一二話①
未草街から旅立つこと二日。喧騒の懐かしい金木犀港に戻ってきた時には舞冬季になっており、学舎は既に冬季休暇になっている頃であろう。四人は迷宮管理局金木犀所へと向かい、報酬の受け取りを行うことにした。
魔法省の一局その地方所なのだが、金木犀領は天糸瓜島で二番目に大きな領地で港ということもあり、それなりの人が見受けられる。

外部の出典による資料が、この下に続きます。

--- src/rtl/uart_pkg.sv ---
// Shared types and helpers for the parametrised UART transmitter.
package uart_pkg;

    typedef enum logic [2:0] {
        IDLE,
        START,
        DATA,
        PARITY,
        STOP
    } tx_state_e;

    localparam logic [1:0] PAR_NONE = 2'b00;
    localparam logic [1:0] PAR_EVEN = 2'b01;
    localparam logic [1:0] PAR_ODD  = 2'b10;

    // Clocks per bit, rounded to nearest.
    function automatic int unsigned calc_div(input int unsigned clk_freq,
                                             input int unsigned baud_rate);
        return (clk_freq + baud_rate / 2) / baud_rate;
    endfunction

endpackage

--- src/rtl/uart_tx_param_if.sv ---
// Host-side word interface of uart_tx_param: handshake, frame config and line/status outputs.
interface uart_tx_param_if #(
    parameter int unsigned DATA_BITS  = 8,
    parameter int unsigned FIFO_DEPTH = 16
);
    localparam int unsigned LW = $clog2(FIFO_DEPTH) + 1;

    logic                 SEND;
    logic [DATA_BITS-1:0] DIN;
    logic                 READY;
    logic [1:0]           PARITY_MODE;
    logic                 STOP_BITS;
    logic                 BUSY;
    logic                 DOUT;
    logic [LW-1:0]        FIFO_LEVEL;

    modport master (
        output SEND, DIN, PARITY_MODE, STOP_BITS,
        input  READY, BUSY, DOUT, FIFO_LEVEL
    );

    modport slave (
        input  SEND, DIN, PARITY_MODE, STOP_BITS,
        output READY, BUSY, DOUT, FIFO_LEVEL
    );

endinterface

--- src/rtl/uart_tx_queue.sv ---
// TX word queue: circular FIFO when UART_TX_FIFO_EN is defined, otherwise a single holding register.
module uart_tx_queue #(
    parameter int unsigned DATA_BITS  = 8,
    parameter int unsigned FIFO_DEPTH = 16,
    localparam int unsigned LW = $clog2(FIFO_DEPTH) + 1
) (
    input  logic                 clk_i,
    input  logic                 rst_i,
    input  logic                 push_i,
    input  logic [DATA_BITS-1:0] wdata_i,
    input  logic                 pop_i,
    output logic [DATA_BITS-1:0] rdata_o,
    output logic [LW-1:0]        level_o,
    output logic                 ready_o
);

`ifdef UART_TX_FIFO_EN
    localparam int unsigned PW = $clog2(FIFO_DEPTH);
    localparam logic [LW-1:0] DEPTH_L = LW'(FIFO_DEPTH);

    logic [DATA_BITS-1:0] mem_q [FIFO_DEPTH];
    logic [PW-1:0]        wr_ptr_q, wr_ptr_d;
    logic [PW-1:0]        rd_ptr_q, rd_ptr_d;
    logic [LW-1:0]        level_q, level_d;
    logic                 do_push, do_pop;

    always_comb begin
        do_push  = push_i && (level_q < DEPTH_L);
        do_pop   = pop_i && (level_q != '0);
        wr_ptr_d = do_push ? wr_ptr_q + PW'(1) : wr_ptr_q;
        rd_ptr_d = do_pop ? rd_ptr_q + PW'(1) : rd_ptr_q;
        level_d  = level_q;
        if (do_push && !do_pop) begin
            level_d = level_q + LW'(1);
        end else if (!do_push && do_pop) begin
            level_d = level_q - LW'(1);
        end
    end

    always_ff @(posedge clk_i) begin
        if (rst_i) begin
            wr_ptr_q <= '0;
            rd_ptr_q <= '0;
            level_q  <= '0;
        end else begin
            wr_ptr_q <= wr_ptr_d;
            rd_ptr_q <= rd_ptr_d;
            level_q  <= level_d;
        end
    end

    // Storage needs no reset; validity is tracked by the pointers.
    always_ff @(posedge clk_i) begin
        if (do_push) begin
            mem_q[wr_ptr_q] <= wdata_i;
        end
    end

    assign rdata_o = mem_q[rd_ptr_q];
    assign level_o = level_q;
    assign ready_o = (level_q < DEPTH_L);
`else
    logic                 full_q, full_d;
    logic [DATA_BITS-1:0] data_q, data_d;

    always_comb begin
        full_d = full_q;
        data_d = data_q;
        if (pop_i && full_q) begin
            full_d = 1'b0;
        end
        if (push_i && !full_q) begin
            full_d = 1'b1;
            data_d = wdata_i;
        end
    end

    always_ff @(posedge clk_i) begin
        if (rst_i) begin
            full_q <= 1'b0;
            data_q <= '0;
        end else begin
            full_q <= full_d;
            data_q <= data_d;
        end
    end

    assign rdata_o = data_q;
    assign level_o = {{(LW - 1){1'b0}}, full_q};
    assign ready_o = !full_q;
`endif

endmodule
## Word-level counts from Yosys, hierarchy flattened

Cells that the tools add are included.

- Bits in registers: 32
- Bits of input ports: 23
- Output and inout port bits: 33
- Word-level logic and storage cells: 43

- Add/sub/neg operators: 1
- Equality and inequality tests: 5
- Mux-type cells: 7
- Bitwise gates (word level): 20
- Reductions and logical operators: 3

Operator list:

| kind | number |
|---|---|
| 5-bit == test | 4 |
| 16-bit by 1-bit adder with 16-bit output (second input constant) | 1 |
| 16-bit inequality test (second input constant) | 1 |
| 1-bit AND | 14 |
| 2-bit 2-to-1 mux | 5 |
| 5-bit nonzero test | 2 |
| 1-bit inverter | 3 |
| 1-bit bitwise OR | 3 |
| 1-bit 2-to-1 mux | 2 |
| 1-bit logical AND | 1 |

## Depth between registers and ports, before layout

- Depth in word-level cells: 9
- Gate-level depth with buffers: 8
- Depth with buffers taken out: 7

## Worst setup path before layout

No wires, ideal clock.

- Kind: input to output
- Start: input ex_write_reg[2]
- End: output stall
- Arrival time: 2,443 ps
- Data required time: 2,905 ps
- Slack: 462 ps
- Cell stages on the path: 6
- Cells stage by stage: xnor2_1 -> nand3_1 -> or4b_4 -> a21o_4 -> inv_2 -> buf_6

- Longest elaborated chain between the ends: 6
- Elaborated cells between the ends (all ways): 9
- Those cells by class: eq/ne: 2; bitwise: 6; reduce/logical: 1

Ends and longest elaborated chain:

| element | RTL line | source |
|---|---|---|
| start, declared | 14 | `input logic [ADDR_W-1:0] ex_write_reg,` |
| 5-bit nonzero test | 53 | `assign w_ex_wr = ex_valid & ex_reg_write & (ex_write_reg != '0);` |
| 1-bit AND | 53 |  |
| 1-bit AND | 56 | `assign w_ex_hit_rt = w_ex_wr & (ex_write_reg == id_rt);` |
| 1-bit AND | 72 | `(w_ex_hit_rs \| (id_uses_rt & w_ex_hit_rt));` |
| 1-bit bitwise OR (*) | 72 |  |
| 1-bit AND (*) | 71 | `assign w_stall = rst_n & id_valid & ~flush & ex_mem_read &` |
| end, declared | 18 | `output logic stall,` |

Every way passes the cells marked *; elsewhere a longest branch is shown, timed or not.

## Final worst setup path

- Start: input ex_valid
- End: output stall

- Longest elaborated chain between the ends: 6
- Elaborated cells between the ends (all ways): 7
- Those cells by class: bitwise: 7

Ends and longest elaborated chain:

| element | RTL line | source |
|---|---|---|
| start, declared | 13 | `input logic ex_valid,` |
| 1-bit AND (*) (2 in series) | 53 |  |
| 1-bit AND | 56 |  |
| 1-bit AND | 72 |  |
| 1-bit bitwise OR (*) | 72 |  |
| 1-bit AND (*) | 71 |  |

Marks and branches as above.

「ん?お、おおっ!大嵐と久しい顔触れじゃねえの、なんだぁそうかもうそんな時期か」
ガッチリとした肉体で実剣を腰に佩いた男、上市場直弼が機嫌が良さそうな表情で歩み寄ってきた。
「機嫌良さそうだね、いい感じの報奨金が出た感じ?」
「まあなどこも忙しいから懐が温けえや」
「お久しぶりです上市場さん」「お久しぶりですっ!」
「久しぶり!ちょっと見ないうちにもう学舎外活動か、年取ると時間の流れが早えもんだ。これから金子の受け取りか?」
「ああ、そんなところだよ。二人のお陰で僕たちも随分と楽に、そして速やかに仕事を終えられて懐が暖かくなりそうだ」
「んじゃ今度飲みに行こうぜ、少しは金木犀港にいるんだろ?」
「ああ、皆にもよろしく行っておいてくれ」
「あいよ、頑張れよ若者!」
「はいっ!」「はい」
四人分の報奨金を携えて直弼はご機嫌な鼻歌交じりに人並みを分けて進んでいった。大嵐夫妻はそこそこ有名らしく、所々で声を掛けられ受付に到着する頃には少しばかり時間がかかっていた。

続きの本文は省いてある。